Pada dasarnya pemahan agama bukan hanya diarahkan pada permasalahan yang berujung hubungan antara manusia dan Tuhan (khablum minallah). Tapi keberadaan agama memungkinkan kita mengetahui lebih jauh dari itu. Perlu diingat, kelahiran agama bukan di ruang hampa, melainkan sebagai respons terhadap realitas kehidupan. Maka ironis, ketika seorang mengaku taat beragama justru mengingkari pesan agama. Robert N. Bellah, filosof abad pertengahan, mengomentari permasalahan ini. Ia mengatakan, ”Agama adalah cara mengetahui Negara-bangsa. Yang pada akhirnya, memaksa kita saling membutuhkan satu sama lain.”

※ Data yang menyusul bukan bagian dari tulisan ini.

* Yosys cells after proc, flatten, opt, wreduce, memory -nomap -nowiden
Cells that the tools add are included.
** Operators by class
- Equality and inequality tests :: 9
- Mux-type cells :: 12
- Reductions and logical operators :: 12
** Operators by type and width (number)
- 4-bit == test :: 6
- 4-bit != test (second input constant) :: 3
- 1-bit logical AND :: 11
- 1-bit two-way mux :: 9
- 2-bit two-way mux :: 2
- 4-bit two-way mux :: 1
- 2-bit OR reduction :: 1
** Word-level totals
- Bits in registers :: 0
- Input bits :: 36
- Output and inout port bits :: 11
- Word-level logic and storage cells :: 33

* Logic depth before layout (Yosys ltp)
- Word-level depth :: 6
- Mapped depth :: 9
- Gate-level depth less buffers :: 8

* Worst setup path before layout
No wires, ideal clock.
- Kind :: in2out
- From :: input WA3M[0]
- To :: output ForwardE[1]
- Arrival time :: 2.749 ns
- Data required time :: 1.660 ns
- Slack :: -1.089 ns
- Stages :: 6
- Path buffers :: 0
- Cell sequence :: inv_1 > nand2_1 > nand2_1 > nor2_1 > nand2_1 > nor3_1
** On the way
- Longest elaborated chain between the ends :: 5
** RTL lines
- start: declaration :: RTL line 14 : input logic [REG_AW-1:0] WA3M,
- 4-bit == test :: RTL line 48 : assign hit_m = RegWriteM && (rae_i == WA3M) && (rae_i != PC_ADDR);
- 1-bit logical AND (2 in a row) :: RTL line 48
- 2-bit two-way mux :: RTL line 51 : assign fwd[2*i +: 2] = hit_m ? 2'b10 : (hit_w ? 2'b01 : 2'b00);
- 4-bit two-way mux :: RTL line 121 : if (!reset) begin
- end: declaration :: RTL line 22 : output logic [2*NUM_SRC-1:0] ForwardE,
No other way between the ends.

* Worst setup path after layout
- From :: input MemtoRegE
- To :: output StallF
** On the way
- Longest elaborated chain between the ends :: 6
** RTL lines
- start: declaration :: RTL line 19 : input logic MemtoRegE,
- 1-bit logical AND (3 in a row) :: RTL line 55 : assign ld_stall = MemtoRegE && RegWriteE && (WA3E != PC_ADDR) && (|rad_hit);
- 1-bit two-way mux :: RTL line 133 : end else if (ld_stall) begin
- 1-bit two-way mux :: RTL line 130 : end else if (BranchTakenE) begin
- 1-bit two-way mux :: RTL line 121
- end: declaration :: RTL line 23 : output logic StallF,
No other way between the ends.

Bahkan saking pentingnya peran agama dalam kehidupan. Frank Walling ketika mendefinisikan agama, menyatakan bahwa sebuah komunitas iman bisa disebut agama, manakala memiiki delapan unsur di dalamnya. Diantaranya: kehidupan sosial dan bermasyarakat. Walling menilai Islam adalah agama yang mempunyai keterlibatan yang lebih dalam kehidupan. Penilaian seperti ini tidak hanya datang dari non-Muslim. Farid Esack, muslim liberal berkebangsaan Afrika Selatan, meyakini hal itu. Bisa diambil kesimpulan, teologi agama tidak hanya terfokus pada ritual ibadah semata. Tapi berkaitan erat dalam kehidupann bermasyarakat (khablum min-annas).

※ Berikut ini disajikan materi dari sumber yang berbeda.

## config.mk

```make
export PLATFORM = sky130hd
export DESIGN_NAME = if_fetch_buf
export DESIGN_NICKNAME = d
export VERILOG_FILES = /design/src/rtl/if_fetch_buf.sv
export SDC_FILE = /design/constraint.sdc
export NUM_CORES = 1
export LEC_CHECK = 0
export CORE_MARGIN = 2
export CORE_UTILIZATION = 50
export CTS_CLUSTER_DIAMETER = 100
export DETAILED_ROUTE_END_ITERATION = 7
export GPL_TIMING_DRIVEN = 0
export HOLD_SLACK_MARGIN = 0.12
export PLACE_DENSITY_LB_ADDON = 0.12
export REMOVE_ABC_BUFFERS = 1
export SETUP_SLACK_MARGIN = 0.5
export SLEW_MARGIN = 20
export SYNTH_ARGS = -nofsm -noshare
export SYNTH_HDL_FRONTEND = slang
export SYNTH_SLANG_ARGS = --single-unit
```

## constraint.sdc

```tcl
create_clock -name clk_i -period 2.8 [get_ports clk_i]
set_clock_uncertainty 0.2 [all_clocks]
set_input_delay 0.28 -clock clk_i [delete_from_list [all_inputs] [get_ports clk_i]]
set_output_delay 0.28 -clock clk_i [all_outputs]
set_load 0.1 [all_outputs]
```

## src/rtl/if_fetch_buf.sv

```systemverilog
// Instruction fetch buffer: issues sequential fetches to a one-cycle-latency
// instruction memory and queues the returned {addr, inst} pairs for IF/ID.

`ifndef ADDR_WIDTH
`define ADDR_WIDTH 32
`endif
`ifndef DATA_WIDTH
`define DATA_WIDTH 32
`endif

module if_fetch_buf #(
    parameter int                      DEPTH    = 4,
    parameter logic [`ADDR_WIDTH-1:0]  RESET_PC = 32'h0
) (
    input  logic                    clk_i,
    input  logic                    rst_i,
    input  logic                    flush_jump_i,
    input  logic [`ADDR_WIDTH-1:0]  new_pc_i,
    output logic [`ADDR_WIDTH-1:0]  pc_o,
    output logic                    inst_ce_o,
    input  logic [`DATA_WIDTH-1:0]  inst_i,
    input  logic                    ready_i,
    output logic                    inst_valid_o,
    output logic [`ADDR_WIDTH-1:0]  inst_addr_o,
    output logic [`DATA_WIDTH-1:0]  inst_o
);

    localparam int PTR_W = (DEPTH > 1) ? $clog2(DEPTH) : 1;
    localparam int CNT_W = PTR_W + 1;
    localparam logic [CNT_W:0] DEPTH_OCC = (CNT_W+1)'(DEPTH);

    logic [`ADDR_WIDTH-1:0] fetch_pc_q, fetch_pc_d;
    logic [`ADDR_WIDTH-1:0] req_addr_q, req_addr_d;
    logic                   inflight_q, inflight_d;
    logic [PTR_W-1:0]       wr_ptr_q,   wr_ptr_d;
    logic [PTR_W-1:0]       rd_ptr_q,   rd_ptr_d;
    logic [CNT_W-1:0]       count_q,    count_d;

    logic [`ADDR_WIDTH-1:0] addr_mem [DEPTH];
    logic [`DATA_WIDTH-1:0] inst_mem [DEPTH];

    logic [CNT_W:0] occ_s;
    logic           has_entry_s;
    logic           fetch_s;
    logic           push_s;
    logic           pop_s;
    logic           valid_s;

    // Occupancy counts the outstanding fetch so a returning response always has a slot.
    always_comb begin
        occ_s       = {1'b0, count_q} + {{CNT_W{1'b0}}, inflight_q};
        has_entry_s = (count_q != {CNT_W{1'b0}});
        // rst_i gates the request so nothing is issued while reset is held.
        fetch_s     = rst_i & ~flush_jump_i & (occ_s < DEPTH_OCC);
        valid_s     = has_entry_s & ~flush_jump_i;
        push_s      = inflight_q & ~flush_jump_i;
        pop_s       = valid_s & ready_i;
    end

    // Next-state for fetch address, in-flight tracking, pointers and occupancy.
    always_comb begin
        fetch_pc_d = fetch_pc_q;
        req_addr_d = req_addr_q;
        inflight_d = inflight_q;
        wr_ptr_d   = wr_ptr_q;
        rd_ptr_d   = rd_ptr_q;
        count_d    = count_q;
        if (flush_jump_i) begin
            fetch_pc_d = new_pc_i;
            inflight_d = 1'b0;
            wr_ptr_d   = {PTR_W{1'b0}};
            rd_ptr_d   = {PTR_W{1'b0}};
            count_d    = {CNT_W{1'b0}};
        end else begin
            inflight_d = fetch_s;
            if (fetch_s) begin
                fetch_pc_d = fetch_pc_q + `ADDR_WIDTH'(4);
                req_addr_d = fetch_pc_q;
            end else begin
                fetch_pc_d = fetch_pc_q;
                req_addr_d = req_addr_q;
            end
            if (push_s) begin
                wr_ptr_d = wr_ptr_q + PTR_W'(1);
            end else begin
                wr_ptr_d = wr_ptr_q;
            end
            if (pop_s) begin
                rd_ptr_d = rd_ptr_q + PTR_W'(1);
            end else begin
                rd_ptr_d = rd_ptr_q;
            end
            case ({push_s, pop_s})
                2'b10:   count_d = count_q + CNT_W'(1);
                2'b01:   count_d = count_q - CNT_W'(1);
                default: count_d = count_q;
            endcase
        end
    end

    // Control state registers.
    always_ff @(posedge clk_i or negedge rst_i) begin
        if (!rst_i) begin
            fetch_pc_q <= RESET_PC;
            req_addr_q <= {`ADDR_WIDTH{1'b0}};
            inflight_q <= 1'b0;
            wr_ptr_q   <= {PTR_W{1'b0}};
            rd_ptr_q   <= {PTR_W{1'b0}};
            count_q    <= {CNT_W{1'b0}};
        end else begin
            fetch_pc_q <= fetch_pc_d;
            req_addr_q <= req_addr_d;
            inflight_q <= inflight_d;
            wr_ptr_q   <= wr_ptr_d;
            rd_ptr_q   <= rd_ptr_d;
            count_q    <= count_d;
        end
    end

    // Entry storage; contents are only observed through a nonzero count, so no reset.
    always_ff @(posedge clk_i) begin
        if (push_s) begin
            addr_mem[wr_ptr_q] <= req_addr_q;
            inst_mem[wr_ptr_q] <= inst_i;
        end
    end

    // Head outputs read zero when the buffer is empty.
    always_comb begin
        pc_o         = fetch_pc_q;
        inst_ce_o    = fetch_s;
        inst_valid_o = valid_s;
        if (has_entry_s) begin
            inst_addr_o = addr_mem[rd_ptr_q];
            inst_o      = inst_mem[rd_ptr_q];
        end else begin
            inst_addr_o = {`ADDR_WIDTH{1'b0}};
            inst_o      = {`DATA_WIDTH{1'b0}};
        end
    end

endmodule

```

Kiranya suatu keniscayaan tentang konsep teologi agama, bila tidak membenahi pemahaman yang selama ini masih berkutat pada teologi konservatif-tradisional berganti dengan rasional-praktis. Dan lebih menekankan nilai-nilai praktis dalam kehidupann beragama, sehingga pada akhirnya bisa terwujud pribadi paripurna yang selama ini diidam-idamkan.
Semoga!
*) Siswa Madrasah Tsanawiyyah Hidayatul Mubtadi-ien, Ponpes Lirboyo, Kediri, Jatim. Redaktur Mading AL HIDAYAH.